What to produce -
In the entries below, find the line with "logic [ADDR_W-1:0] slotLine" and the line with "slotOwner[i] <= cmplOwner;". Reproduce those two lines and every line between them exactly, and nothing more.

*** Opening Given records ***

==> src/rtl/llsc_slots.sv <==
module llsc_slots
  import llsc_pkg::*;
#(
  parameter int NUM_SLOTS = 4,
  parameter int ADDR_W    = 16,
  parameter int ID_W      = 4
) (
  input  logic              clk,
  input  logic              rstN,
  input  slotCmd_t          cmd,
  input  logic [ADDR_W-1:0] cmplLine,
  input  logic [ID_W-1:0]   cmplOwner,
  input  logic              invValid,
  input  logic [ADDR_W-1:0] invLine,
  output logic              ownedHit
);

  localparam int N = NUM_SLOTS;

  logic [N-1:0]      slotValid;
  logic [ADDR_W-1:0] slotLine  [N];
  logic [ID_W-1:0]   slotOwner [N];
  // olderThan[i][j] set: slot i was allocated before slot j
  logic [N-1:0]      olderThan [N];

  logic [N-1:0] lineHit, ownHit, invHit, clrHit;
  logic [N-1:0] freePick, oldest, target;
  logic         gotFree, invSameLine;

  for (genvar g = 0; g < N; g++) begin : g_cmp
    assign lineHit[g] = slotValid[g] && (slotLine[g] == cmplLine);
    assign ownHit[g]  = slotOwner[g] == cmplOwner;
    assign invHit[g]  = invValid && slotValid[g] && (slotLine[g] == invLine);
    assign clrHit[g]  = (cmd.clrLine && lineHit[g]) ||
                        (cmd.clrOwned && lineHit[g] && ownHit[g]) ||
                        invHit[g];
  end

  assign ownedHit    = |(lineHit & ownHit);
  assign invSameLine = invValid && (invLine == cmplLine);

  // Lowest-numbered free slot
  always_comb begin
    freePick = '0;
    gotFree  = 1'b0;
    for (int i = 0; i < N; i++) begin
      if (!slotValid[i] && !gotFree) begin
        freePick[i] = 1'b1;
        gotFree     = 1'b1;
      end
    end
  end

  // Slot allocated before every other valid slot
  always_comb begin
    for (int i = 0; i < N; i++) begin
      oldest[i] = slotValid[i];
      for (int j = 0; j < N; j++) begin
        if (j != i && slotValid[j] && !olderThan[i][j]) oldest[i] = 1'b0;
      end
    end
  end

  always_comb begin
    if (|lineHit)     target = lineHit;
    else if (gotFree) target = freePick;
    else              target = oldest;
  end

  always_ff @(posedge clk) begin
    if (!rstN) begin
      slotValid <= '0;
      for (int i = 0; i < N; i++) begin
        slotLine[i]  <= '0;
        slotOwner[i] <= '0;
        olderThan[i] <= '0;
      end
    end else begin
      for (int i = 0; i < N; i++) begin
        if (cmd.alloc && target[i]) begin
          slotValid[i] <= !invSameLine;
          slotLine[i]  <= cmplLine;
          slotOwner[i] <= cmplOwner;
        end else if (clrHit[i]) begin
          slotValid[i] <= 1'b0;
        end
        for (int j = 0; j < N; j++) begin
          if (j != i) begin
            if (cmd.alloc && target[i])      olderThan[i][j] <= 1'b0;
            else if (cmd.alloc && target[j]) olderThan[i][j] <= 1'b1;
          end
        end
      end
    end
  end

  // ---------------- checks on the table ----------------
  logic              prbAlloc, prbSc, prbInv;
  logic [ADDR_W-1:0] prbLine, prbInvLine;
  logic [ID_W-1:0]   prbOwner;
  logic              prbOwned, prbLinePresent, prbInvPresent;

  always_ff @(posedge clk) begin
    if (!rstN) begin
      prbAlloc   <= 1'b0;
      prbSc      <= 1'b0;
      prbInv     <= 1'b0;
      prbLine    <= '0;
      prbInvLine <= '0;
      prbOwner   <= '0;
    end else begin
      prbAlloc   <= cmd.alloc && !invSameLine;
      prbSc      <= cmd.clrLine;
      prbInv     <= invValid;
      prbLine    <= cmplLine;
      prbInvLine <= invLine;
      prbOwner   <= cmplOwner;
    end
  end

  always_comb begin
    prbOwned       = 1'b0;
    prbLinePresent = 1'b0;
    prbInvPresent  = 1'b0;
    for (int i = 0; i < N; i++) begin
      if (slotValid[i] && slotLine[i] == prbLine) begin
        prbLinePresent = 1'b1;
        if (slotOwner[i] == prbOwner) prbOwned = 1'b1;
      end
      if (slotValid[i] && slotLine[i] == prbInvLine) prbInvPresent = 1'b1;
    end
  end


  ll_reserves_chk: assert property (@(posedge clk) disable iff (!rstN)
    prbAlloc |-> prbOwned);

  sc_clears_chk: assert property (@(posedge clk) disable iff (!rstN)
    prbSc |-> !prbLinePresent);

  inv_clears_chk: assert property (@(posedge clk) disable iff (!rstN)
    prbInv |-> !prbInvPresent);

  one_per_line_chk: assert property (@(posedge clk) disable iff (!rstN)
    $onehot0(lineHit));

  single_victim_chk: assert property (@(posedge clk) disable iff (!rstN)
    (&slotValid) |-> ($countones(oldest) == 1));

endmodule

*** Closing Given records ***

Your solution -
  logic [ADDR_W-1:0] slotLine  [N];
  logic [ID_W-1:0]   slotOwner [N];
  // olderThan[i][j] set: slot i was allocated before slot j
  logic [N-1:0]      olderThan [N];

  logic [N-1:0] lineHit, ownHit, invHit, clrHit;
  logic [N-1:0] freePick, oldest, target;
  logic         gotFree, invSameLine;

  for (genvar g = 0; g < N; g++) begin : g_cmp
    assign lineHit[g] = slotValid[g] && (slotLine[g] == cmplLine);
    assign ownHit[g]  = slotOwner[g] == cmplOwner;
    assign invHit[g]  = invValid && slotValid[g] && (slotLine[g] == invLine);
    assign clrHit[g]  = (cmd.clrLine && lineHit[g]) ||
                        (cmd.clrOwned && lineHit[g] && ownHit[g]) ||
                        invHit[g];
  end

  assign ownedHit    = |(lineHit & ownHit);
  assign invSameLine = invValid && (invLine == cmplLine);

  // Lowest-numbered free slot
  always_comb begin
    freePick = '0;
    gotFree  = 1'b0;
    for (int i = 0; i < N; i++) begin
      if (!slotValid[i] && !gotFree) begin
        freePick[i] = 1'b1;
        gotFree     = 1'b1;
      end
    end
  end

  // Slot allocated before every other valid slot
  always_comb begin
    for (int i = 0; i < N; i++) begin
      oldest[i] = slotValid[i];
      for (int j = 0; j < N; j++) begin
        if (j != i && slotValid[j] && !olderThan[i][j]) oldest[i] = 1'b0;
      end
    end
  end

  always_comb begin
    if (|lineHit)     target = lineHit;
    else if (gotFree) target = freePick;
    else              target = oldest;
  end

  always_ff @(posedge clk) begin
    if (!rstN) begin
      slotValid <= '0;
      for (int i = 0; i < N; i++) begin
        slotLine[i]  <= '0;
        slotOwner[i] <= '0;
        olderThan[i] <= '0;
      end
    end else begin
      for (int i = 0; i < N; i++) begin
        if (cmd.alloc && target[i]) begin
          slotValid[i] <= !invSameLine;
          slotLine[i]  <= cmplLine;
          slotOwner[i] <= cmplOwner;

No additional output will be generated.